A mega city like São Paulo only gets 30% of the deputies of the entire state of São Paulo, meaning smaller towns and rural areas get higher priority. And in India, a megacity like Bangalore only gets 13% of all MLAs in the state of Karnataka.
This made megacities much less attractive to migrate to compared to T2/3/4 cities in both countries.

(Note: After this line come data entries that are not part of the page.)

--- config.mk ---
export PLATFORM = sky130hd
export DESIGN_NAME = mem_port_arbiter
export DESIGN_NICKNAME = d
export VERILOG_FILES = /design/src/rtl/mem_port_arbiter.sv
export SDC_FILE = /design/constraint.sdc
export NUM_CORES = 1
export LEC_CHECK = 0
export ABC_AREA = 1
export BUFFER_PORTS_ARGS = -buffer_cell sky130_fd_sc_hd__buf_4
export CAP_MARGIN = 20
export CORE_MARGIN = 2
export CORE_UTILIZATION = 47
export CTS_CLUSTER_SIZE = 40
export DETAILED_ROUTE_END_ITERATION = 12
export PLACE_DENSITY = 0.81
export SLEW_MARGIN = 20
export SYNTH_ARGS = -nofsm -noshare
export SYNTH_HDL_FRONTEND = slang
export SYNTH_SLANG_ARGS = --single-unit
--- constraint.sdc ---
create_clock -name clk -period 2.05 [get_ports clk]
set_input_delay 0.205 -clock clk [delete_from_list [all_inputs] [get_ports clk]]
set_output_delay 0.205 -clock clk [all_outputs]
set_load 0.03 [all_outputs]
--- src/rtl/mem_port_arbiter.sv ---
// Shares one single-port, variable-latency memory between instruction fetch and the data stage.
// Data has priority, fetch has a starvation guard, and every transaction is bounded by a timeout.
module mem_port_arbiter #(
  parameter int ADDR_W   = 16,
  parameter int DATA_W   = 16,
  parameter int FAIR_MAX = 4,
  parameter int TIMEOUT  = 15
) (
  input  logic              clk,
  input  logic              rst,
  input  logic              halt,
  input  logic              if_req,
  input  logic [ADDR_W-1:0] if_addr,
  input  logic              d_rd,
  input  logic              d_wr,
  input  logic [ADDR_W-1:0] d_addr,
  input  logic [DATA_W-1:0] d_wdata,
  output logic [DATA_W-1:0] if_rdata,
  output logic              if_valid,
  output logic              if_stall,
  output logic [DATA_W-1:0] d_rdata,
  output logic              d_valid,
  output logic              d_stall,
  output logic              mem_en,
  output logic              mem_wr,
  output logic [ADDR_W-1:0] mem_addr,
  output logic [DATA_W-1:0] mem_wdata,
  input  logic              mem_done,
  input  logic [DATA_W-1:0] mem_rdata,
  output logic              err
);

  localparam int FAIR_W = $clog2(FAIR_MAX + 1);
  localparam int TMO_W  = $clog2(TIMEOUT + 1);

  typedef enum logic [1:0] {IDLE, BUSY_I, BUSY_D} state_t;

  state_t            state_q, state_d;
  logic [FAIR_W-1:0] fair_q, fair_d;
  logic [TMO_W-1:0]  tmo_q, tmo_d;
  logic              mem_en_q, mem_en_d;
  logic              mem_wr_q, mem_wr_d;
  logic [ADDR_W-1:0] mem_addr_q, mem_addr_d;
  logic [DATA_W-1:0] mem_wdata_q, mem_wdata_d;
  logic [DATA_W-1:0] if_rdata_q, if_rdata_d;
  logic [DATA_W-1:0] d_rdata_q, d_rdata_d;
  logic              if_valid_q, if_valid_d;
  logic              d_valid_q, d_valid_d;

  logic              err_c;
  logic              data_req, fetch_ok, can_grant, done_ok, finish;
  logic [DATA_W-1:0] done_data;

  assign data_req  = d_rd | d_wr;
  assign fetch_ok  = if_req & ~halt;
  // The valid-pulse cycle never grants, so a requester sees its completion before re-arbitration.
  assign can_grant = (state_q == IDLE) & ~if_valid_q & ~d_valid_q;
  assign done_ok   = mem_done & ~mem_en_q;
  assign finish    = done_ok | (tmo_q == TMO_W'(TIMEOUT));
  assign done_data = done_ok ? mem_rdata : '0;

  always_comb begin
    // NOTE: every signal written here gets a default first, so no path can infer a latch.
    state_d     = state_q;
    fair_d      = fair_q;
    tmo_d       = tmo_q;
    mem_en_d    = 1'b0;
    mem_wr_d    = mem_wr_q;
    mem_addr_d  = mem_addr_q;
    mem_wdata_d = mem_wdata_q;
    if_rdata_d  = if_rdata_q;
    d_rdata_d   = d_rdata_q;
    if_valid_d  = 1'b0;
    d_valid_d   = 1'b0;
    err_c       = 1'b0;

    case (state_q)
      IDLE: begin
        if (can_grant) begin
          if (data_req && !(fetch_ok && fair_q == FAIR_W'(FAIR_MAX))) begin
            state_d     = BUSY_D;
            mem_en_d    = 1'b1;
            mem_wr_d    = d_wr;
            mem_addr_d  = d_addr;
            mem_wdata_d = d_wdata;
            tmo_d       = '0;
            err_c       = d_rd & d_wr;
            if (!if_req)                          fair_d = '0;
            else if (fair_q != FAIR_W'(FAIR_MAX)) fair_d = fair_q + 1'b1;
          end else if (fetch_ok) begin
            state_d    = BUSY_I;
            mem_en_d   = 1'b1;
            mem_wr_d   = 1'b0;
            mem_addr_d = if_addr;
            tmo_d      = '0;
            fair_d     = '0;
          end
        end
      end
      BUSY_I, BUSY_D: begin
        if (finish) begin
          state_d = IDLE;
          err_c   = ~done_ok;
          if (state_q == BUSY_I) begin
            if_rdata_d = done_data;
            if_valid_d = 1'b1;
          end else begin
            d_rdata_d = done_data;
            d_valid_d = 1'b1;
          end
        end else begin
          tmo_d = tmo_q + 1'b1;
        end
      end
      default: state_d = IDLE;
    endcase
  end

  always_ff @(posedge clk) begin
    if (rst) begin
      state_q     <= IDLE;
      fair_q      <= '0;
      tmo_q       <= '0;
      mem_en_q    <= 1'b0;
      mem_wr_q    <= 1'b0;
      mem_addr_q  <= '0;
      mem_wdata_q <= '0;
      if_rdata_q  <= '0;
      d_rdata_q   <= '0;
      if_valid_q  <= 1'b0;
      d_valid_q   <= 1'b0;
    end else begin
      state_q     <= state_d;
      fair_q      <= fair_d;
      tmo_q       <= tmo_d;
      mem_en_q    <= mem_en_d;
      mem_wr_q    <= mem_wr_d;
      mem_addr_q  <= mem_addr_d;
      mem_wdata_q <= mem_wdata_d;
      if_rdata_q  <= if_rdata_d;
      d_rdata_q   <= d_rdata_d;
      if_valid_q  <= if_valid_d;
      d_valid_q   <= d_valid_d;
    end
  end

  assign if_rdata  = if_rdata_q;
  assign if_valid  = if_valid_q;
  assign if_stall  = if_req & ~if_valid_q;
  assign d_rdata   = d_rdata_q;
  assign d_valid   = d_valid_q;
  assign d_stall   = data_req & ~d_valid_q;
  assign mem_en    = mem_en_q;
  assign mem_wr    = mem_wr_q;
  assign mem_addr  = mem_addr_q;
  assign mem_wdata = mem_wdata_q;
  assign err       = err_c & ~rst;

endmodule
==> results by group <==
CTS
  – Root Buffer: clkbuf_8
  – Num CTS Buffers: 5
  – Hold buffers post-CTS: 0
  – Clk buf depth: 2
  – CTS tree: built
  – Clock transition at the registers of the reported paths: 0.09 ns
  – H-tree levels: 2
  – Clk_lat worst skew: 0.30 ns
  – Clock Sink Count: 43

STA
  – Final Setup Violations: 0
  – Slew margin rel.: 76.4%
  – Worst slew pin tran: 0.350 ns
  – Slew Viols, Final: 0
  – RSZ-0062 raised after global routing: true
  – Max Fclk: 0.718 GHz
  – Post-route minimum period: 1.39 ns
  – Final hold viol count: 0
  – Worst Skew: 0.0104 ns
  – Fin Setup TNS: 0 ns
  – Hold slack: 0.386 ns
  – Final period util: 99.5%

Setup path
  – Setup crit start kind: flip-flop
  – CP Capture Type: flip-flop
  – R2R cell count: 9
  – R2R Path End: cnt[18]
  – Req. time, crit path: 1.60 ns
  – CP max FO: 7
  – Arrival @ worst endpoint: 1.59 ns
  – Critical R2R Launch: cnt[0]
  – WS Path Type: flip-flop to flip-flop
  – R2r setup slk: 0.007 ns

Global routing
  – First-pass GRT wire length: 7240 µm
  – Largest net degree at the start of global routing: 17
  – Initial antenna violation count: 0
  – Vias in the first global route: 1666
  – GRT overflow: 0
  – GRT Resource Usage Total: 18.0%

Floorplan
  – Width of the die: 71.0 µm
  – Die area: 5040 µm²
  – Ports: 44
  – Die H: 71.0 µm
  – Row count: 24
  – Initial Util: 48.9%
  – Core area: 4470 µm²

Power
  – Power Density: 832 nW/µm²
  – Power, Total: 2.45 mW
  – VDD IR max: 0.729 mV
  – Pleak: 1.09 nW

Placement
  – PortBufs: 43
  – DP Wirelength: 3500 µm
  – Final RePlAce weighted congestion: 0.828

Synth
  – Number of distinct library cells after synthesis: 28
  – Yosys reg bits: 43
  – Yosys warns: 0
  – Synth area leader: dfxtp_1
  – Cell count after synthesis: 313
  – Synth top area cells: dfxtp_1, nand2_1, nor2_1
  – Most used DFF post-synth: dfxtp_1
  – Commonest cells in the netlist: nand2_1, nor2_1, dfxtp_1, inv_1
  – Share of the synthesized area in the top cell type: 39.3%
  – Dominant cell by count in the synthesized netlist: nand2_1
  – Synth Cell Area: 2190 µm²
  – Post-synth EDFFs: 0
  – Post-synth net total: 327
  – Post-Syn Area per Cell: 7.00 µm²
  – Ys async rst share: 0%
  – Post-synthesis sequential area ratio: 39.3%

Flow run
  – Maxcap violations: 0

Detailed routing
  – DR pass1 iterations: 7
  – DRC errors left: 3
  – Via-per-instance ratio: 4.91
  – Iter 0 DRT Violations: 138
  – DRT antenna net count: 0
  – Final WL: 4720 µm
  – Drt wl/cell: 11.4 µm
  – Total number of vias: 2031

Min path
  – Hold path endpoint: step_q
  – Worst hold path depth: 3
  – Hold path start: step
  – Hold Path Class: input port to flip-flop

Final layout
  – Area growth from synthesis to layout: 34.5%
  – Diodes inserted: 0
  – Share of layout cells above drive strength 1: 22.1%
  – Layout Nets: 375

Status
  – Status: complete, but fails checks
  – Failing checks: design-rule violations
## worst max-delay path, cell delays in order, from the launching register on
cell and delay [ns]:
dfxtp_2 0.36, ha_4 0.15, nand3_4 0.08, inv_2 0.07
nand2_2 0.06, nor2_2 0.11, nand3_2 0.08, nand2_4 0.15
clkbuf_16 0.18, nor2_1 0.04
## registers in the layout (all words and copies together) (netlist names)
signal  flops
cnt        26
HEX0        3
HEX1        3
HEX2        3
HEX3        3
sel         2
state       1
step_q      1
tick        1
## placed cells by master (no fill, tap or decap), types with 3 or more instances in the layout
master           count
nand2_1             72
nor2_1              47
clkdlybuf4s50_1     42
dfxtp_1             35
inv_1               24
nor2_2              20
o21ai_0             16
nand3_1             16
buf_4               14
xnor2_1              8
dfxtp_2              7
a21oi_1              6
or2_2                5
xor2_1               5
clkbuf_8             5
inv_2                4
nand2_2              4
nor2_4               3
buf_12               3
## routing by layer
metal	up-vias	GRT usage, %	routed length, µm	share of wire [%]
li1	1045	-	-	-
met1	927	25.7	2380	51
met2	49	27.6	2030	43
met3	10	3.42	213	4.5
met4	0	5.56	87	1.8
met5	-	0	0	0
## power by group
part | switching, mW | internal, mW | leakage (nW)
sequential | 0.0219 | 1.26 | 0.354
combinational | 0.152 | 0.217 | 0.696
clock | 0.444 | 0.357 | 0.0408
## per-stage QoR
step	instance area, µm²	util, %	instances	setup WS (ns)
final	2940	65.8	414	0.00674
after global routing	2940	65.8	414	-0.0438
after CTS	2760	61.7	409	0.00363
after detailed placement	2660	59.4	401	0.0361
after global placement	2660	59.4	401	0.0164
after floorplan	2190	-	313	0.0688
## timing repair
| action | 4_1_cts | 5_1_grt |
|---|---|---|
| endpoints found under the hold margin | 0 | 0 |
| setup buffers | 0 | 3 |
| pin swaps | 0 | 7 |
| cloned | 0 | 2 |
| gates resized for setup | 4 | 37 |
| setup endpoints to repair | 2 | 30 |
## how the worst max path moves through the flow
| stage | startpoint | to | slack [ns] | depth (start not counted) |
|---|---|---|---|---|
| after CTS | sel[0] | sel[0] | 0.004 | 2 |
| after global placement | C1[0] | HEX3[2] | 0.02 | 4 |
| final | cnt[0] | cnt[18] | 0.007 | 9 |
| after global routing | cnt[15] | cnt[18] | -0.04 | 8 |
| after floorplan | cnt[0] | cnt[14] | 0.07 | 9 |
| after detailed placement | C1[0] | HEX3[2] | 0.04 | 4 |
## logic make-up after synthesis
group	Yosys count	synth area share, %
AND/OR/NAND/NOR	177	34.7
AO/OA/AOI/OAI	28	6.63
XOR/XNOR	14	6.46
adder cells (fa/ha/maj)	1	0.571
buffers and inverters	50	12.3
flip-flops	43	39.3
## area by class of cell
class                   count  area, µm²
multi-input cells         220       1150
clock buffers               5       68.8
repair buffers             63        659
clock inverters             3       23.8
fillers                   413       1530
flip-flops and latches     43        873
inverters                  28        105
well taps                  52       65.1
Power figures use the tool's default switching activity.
File: src/rtl/ram_block_reader.sv
// Reads a contiguous block from a 1-cycle-latency RAM and streams it out.
// Ports: clk, rst_n, i_start/i_start_addr/i_length, i_abort, RAM port
// (o_ram_we, o_ram_addr, o_ram_din, i_ram_dout), o_strm stream, o_busy, o_done.
module ram_block_reader
    import ram_block_reader_pkg::*;
#(
    parameter int ADDR_W     = ADDR_W_DEF,
    parameter int DATA_W     = DATA_W_DEF,
    parameter int FIFO_DEPTH = FIFO_DEPTH_DEF
) (
    input  logic              clk,
    input  logic              rst_n,
    input  logic              i_start,
    input  logic [ADDR_W-1:0] i_start_addr,
    input  logic [ADDR_W:0]   i_length,
    input  logic              i_abort,
    output logic              o_ram_we,
    output logic [ADDR_W-1:0] o_ram_addr,
    output logic [DATA_W-1:0] o_ram_din,
    input  logic [DATA_W-1:0] i_ram_dout,
    ram_block_reader_if.master o_strm,
    output logic              o_busy,
    output logic              o_done
);

    localparam int CNT_W = $clog2(FIFO_DEPTH + 1);

    state_t            r_state;
    state_t            w_next;

    logic [ADDR_W-1:0] r_addr;
    logic [ADDR_W-1:0] r_ram_addr;
    logic [ADDR_W:0]   r_len;
    logic [ADDR_W:0]   r_issued;
    logic [ADDR_W:0]   r_popped;
    logic              r_inflight;
    logic              r_done_evt;

    logic [DATA_W-1:0] w_fifo_data;
    logic              w_fifo_full;
    logic              w_fifo_empty;
    logic [CNT_W-1:0]  w_fifo_cnt;

    logic w_start_ok;
    logic w_start_go;
    logic w_start_zero;
    logic w_active;
    logic w_fin;
    logic w_abort;
    logic w_pop;
    logic w_push;
    logic w_room;
    logic w_issue;
    logic w_last_issue;

    assign w_start_ok   = (r_state == S_IDLE) && i_start;
    assign w_start_go   = w_start_ok && (i_length != '0);
    assign w_start_zero = w_start_ok && (i_length == '0);
    assign w_active     = (r_state != S_IDLE);

    // Transfer completes once everything owed to the consumer has left.
    assign w_fin = (r_state == S_DRAIN) && w_fifo_empty && !r_inflight;

    // An abort landing on the completion cycle would double the done pulse.
    assign w_abort = i_abort && w_active && !w_fin;

    assign w_pop  = !w_fifo_empty && o_strm.ready && !w_abort;
    assign w_push = r_inflight && !w_abort;

    assign w_room = room_ok(int'(w_fifo_cnt), int'(r_inflight),
                            int'(w_pop), FIFO_DEPTH);

    assign w_issue = (r_state == S_READ) && !w_abort &&
                     (r_issued < r_len) && w_room;

    assign w_last_issue = w_issue && ((r_issued + 1'b1) == r_len);

    sync_fifo #(
        .WIDTH (DATA_W),
        .DEPTH (FIFO_DEPTH)
    ) u_fifo (
        .clk     (clk),
        .rst_n   (rst_n),
        .i_push  (w_push),
        .i_data  (i_ram_dout),
        .i_pop   (w_pop),
        .i_flush (w_abort),
        .o_data  (w_fifo_data),
        .o_full  (w_fifo_full),
        .o_empty (w_fifo_empty),
        .o_count (w_fifo_cnt)
    );

    always_ff @(posedge clk or negedge rst_n) begin
        if (!rst_n) r_state <= S_IDLE;
        else        r_state <= w_next;
    end

    always_comb begin
        w_next = r_state;
        if (w_abort) begin
            w_next = S_IDLE;
        end else begin
            unique case (r_state)
                S_IDLE:  if (w_start_go)   w_next = S_READ;
                S_READ:  if (w_last_issue) w_next = S_DRAIN;
                S_DRAIN: if (w_fin)        w_next = S_IDLE;
                default: w_next = S_IDLE;
            endcase
        end
    end

    always_ff @(posedge clk or negedge rst_n) begin
        if (!rst_n) begin
            r_addr     <= '0;
            r_ram_addr <= '0;
            r_len      <= '0;
            r_issued   <= '0;
            r_popped   <= '0;
            r_inflight <= 1'b0;
            r_done_evt <= 1'b0;
        end else begin
            r_inflight <= w_issue;
            r_done_evt <= w_abort || w_start_zero;
            if (w_start_go) begin
                r_addr   <= i_start_addr;
                r_len    <= i_length;
                r_issued <= '0;
                r_popped <= '0;
            end else begin
                if (w_issue) begin
                    r_ram_addr <= r_addr;
                    r_addr     <= r_addr + 1'b1;
                    r_issued   <= r_issued + 1'b1;
                end
                if (w_pop) r_popped <= r_popped + 1'b1;
            end
        end
    end

    // The address goes straight to the RAM in the issue cycle so the byte
    // returns on the next edge; between issues the bus holds the last one.
    always_comb begin
        o_ram_we    = 1'b0;
        o_ram_din   = '0;
        o_ram_addr  = w_issue ? r_addr : r_ram_addr;
        o_strm.valid = !w_fifo_empty;
        o_strm.data  = w_fifo_empty ? '0 : w_fifo_data;
        o_strm.last  = !w_fifo_empty && (r_popped == (r_len - 1'b1));
        o_done      = w_fin || r_done_evt;
        o_busy      = w_active && !w_fin;
    end

endmodule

Also don’t forget the vast majority of genetic diversity in homo sapiens is found in subsaharan Africa
Much potentially vital genetic information can be found in the Congo, but also more “attack vectors” for novel pathogens
The DRC specifically is packed full of heterogeneous ethnic populations with varying levels of ethnic mixing, on the scale of 100-250+ distinct genetic groups
These groups often have higher genetic diversity between them than all “white” peoples globally
Diversity on the whole is a good thing, but can be dangerous in potentially hazardous environments (such as the close, effectively forced daily animal contact you’d find in the DRC)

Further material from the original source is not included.